The number of people with visual impairments rose as a result of stress experienced during the COVID-19 pandemic, new research has found.
The study was conducted at Samson Assuta Ashdod Hospital by Dr. Tal Yahalomi and overseen by Professor Joseph Pikkel. The results have not been published yet in a peer-reviewed journal.
Hospital researchers focused on approximately 100 patients in the Ophthalmology Department and found a link between the outbreak of COVID-19 and an increase in Central Serous Chorioretinopathy (CRS), a disease in which fluid builds up under the retina that can lead to distorted vision. The number of CRS cases shot up by 200% during the COVID-19 period and decreased in correlation with the decrease in COVID-19 cases.
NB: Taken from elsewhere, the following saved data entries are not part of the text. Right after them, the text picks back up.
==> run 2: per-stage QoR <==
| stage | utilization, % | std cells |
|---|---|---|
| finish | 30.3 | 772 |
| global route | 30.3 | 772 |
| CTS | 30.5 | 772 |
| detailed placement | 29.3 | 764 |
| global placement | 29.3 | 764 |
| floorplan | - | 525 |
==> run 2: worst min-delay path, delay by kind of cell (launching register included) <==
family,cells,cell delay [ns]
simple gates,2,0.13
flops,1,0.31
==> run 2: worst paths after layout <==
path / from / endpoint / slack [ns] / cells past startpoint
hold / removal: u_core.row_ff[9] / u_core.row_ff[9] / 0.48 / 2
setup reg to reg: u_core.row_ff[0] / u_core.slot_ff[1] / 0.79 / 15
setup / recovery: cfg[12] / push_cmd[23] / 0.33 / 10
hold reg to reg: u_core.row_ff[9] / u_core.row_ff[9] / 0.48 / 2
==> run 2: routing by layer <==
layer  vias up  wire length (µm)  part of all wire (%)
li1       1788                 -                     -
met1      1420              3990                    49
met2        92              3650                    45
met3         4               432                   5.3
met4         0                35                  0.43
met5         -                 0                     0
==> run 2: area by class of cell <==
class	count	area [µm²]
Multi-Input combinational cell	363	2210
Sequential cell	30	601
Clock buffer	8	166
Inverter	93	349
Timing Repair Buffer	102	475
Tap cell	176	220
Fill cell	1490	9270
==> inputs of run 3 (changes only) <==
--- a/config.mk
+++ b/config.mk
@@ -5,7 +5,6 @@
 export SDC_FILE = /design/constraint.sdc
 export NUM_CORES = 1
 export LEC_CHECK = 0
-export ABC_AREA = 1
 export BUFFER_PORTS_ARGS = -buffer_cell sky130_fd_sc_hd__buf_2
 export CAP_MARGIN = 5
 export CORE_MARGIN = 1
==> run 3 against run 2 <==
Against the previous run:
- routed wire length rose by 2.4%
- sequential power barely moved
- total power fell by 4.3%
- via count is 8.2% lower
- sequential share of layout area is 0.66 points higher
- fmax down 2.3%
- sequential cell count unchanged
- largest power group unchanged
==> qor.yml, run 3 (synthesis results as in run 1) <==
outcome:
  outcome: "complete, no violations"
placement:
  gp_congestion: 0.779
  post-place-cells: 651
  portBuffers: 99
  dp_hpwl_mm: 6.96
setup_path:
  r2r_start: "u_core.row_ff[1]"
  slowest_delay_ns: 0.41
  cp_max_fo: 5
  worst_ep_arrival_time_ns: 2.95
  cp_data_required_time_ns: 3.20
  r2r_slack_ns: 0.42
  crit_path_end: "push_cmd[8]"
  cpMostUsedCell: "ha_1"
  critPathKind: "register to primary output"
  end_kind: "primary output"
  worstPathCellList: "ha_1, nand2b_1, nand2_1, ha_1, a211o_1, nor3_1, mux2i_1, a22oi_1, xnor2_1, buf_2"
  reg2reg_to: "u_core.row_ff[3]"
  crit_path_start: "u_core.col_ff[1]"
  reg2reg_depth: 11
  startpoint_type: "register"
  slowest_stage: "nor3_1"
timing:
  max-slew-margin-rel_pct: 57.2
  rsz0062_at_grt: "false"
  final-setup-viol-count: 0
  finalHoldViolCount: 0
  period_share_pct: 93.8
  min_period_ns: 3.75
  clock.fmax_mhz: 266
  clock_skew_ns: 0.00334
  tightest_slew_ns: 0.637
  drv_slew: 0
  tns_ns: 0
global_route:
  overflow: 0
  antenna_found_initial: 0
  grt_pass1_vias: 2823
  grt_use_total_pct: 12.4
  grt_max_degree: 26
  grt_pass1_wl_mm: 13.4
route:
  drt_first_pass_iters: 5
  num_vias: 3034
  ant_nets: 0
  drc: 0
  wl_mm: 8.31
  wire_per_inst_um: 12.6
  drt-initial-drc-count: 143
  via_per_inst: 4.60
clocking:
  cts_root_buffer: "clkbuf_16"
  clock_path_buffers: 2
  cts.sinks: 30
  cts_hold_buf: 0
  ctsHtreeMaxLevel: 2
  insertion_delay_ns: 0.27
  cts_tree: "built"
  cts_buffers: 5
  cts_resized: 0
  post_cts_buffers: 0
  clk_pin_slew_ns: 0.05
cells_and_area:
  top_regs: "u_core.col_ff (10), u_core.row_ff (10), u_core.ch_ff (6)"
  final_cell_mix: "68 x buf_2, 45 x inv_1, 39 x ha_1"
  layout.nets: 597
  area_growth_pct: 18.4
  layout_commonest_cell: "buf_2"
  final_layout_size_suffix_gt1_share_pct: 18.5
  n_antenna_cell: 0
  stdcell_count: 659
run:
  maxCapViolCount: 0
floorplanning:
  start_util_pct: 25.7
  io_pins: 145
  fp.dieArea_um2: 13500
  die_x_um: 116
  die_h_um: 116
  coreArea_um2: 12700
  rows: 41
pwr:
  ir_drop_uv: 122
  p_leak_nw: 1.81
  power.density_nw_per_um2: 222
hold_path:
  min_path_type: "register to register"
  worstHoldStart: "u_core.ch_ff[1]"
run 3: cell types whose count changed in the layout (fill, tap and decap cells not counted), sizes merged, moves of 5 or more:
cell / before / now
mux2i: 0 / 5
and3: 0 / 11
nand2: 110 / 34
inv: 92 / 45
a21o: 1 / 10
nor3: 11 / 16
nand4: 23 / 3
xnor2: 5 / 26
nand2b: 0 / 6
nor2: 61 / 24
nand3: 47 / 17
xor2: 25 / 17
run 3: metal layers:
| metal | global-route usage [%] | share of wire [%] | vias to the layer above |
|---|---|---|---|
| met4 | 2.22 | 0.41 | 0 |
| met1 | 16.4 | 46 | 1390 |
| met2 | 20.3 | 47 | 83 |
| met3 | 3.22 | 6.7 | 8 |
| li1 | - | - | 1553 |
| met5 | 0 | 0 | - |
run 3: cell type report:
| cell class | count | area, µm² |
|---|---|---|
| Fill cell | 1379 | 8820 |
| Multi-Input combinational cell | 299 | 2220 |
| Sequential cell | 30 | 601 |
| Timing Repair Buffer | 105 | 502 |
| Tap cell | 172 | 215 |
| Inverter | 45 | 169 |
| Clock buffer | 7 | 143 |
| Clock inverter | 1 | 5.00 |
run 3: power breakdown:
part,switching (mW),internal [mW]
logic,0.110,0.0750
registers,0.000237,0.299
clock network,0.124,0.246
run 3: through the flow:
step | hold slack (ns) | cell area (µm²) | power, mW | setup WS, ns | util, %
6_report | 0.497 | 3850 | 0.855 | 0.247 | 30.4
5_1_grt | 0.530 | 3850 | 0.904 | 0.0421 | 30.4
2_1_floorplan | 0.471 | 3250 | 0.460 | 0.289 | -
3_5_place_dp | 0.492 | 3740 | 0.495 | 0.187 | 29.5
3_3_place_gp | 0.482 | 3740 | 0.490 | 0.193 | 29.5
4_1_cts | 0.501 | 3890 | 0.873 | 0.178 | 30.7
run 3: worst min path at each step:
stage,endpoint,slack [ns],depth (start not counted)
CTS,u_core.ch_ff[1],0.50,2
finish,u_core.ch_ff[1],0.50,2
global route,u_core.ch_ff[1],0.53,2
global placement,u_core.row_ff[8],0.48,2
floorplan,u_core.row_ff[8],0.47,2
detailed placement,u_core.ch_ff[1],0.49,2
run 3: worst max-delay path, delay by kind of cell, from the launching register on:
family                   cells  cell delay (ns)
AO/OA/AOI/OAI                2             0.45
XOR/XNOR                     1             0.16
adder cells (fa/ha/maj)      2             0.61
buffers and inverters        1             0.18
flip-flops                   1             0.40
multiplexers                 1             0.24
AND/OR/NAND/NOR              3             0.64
Studies in the past have found a connection between CRS and stress, and researchers think that the added stress experienced during the pandemic, caused by health and economic worries due to extended lockdowns, led to the rise in the disease.
Patients usually recover from CRS without needing any medical treatment.
Another new study found that COVID-19 could have been made worse by people who were already suffering from anxiety.
The peer-reviewed research, conducted at Mount Sinai School of Medicine in New York and published in Nature, found that in mice, acute stress can be detrimental to fighting off infection, especially COVID-19, and increases the likelihood of dying.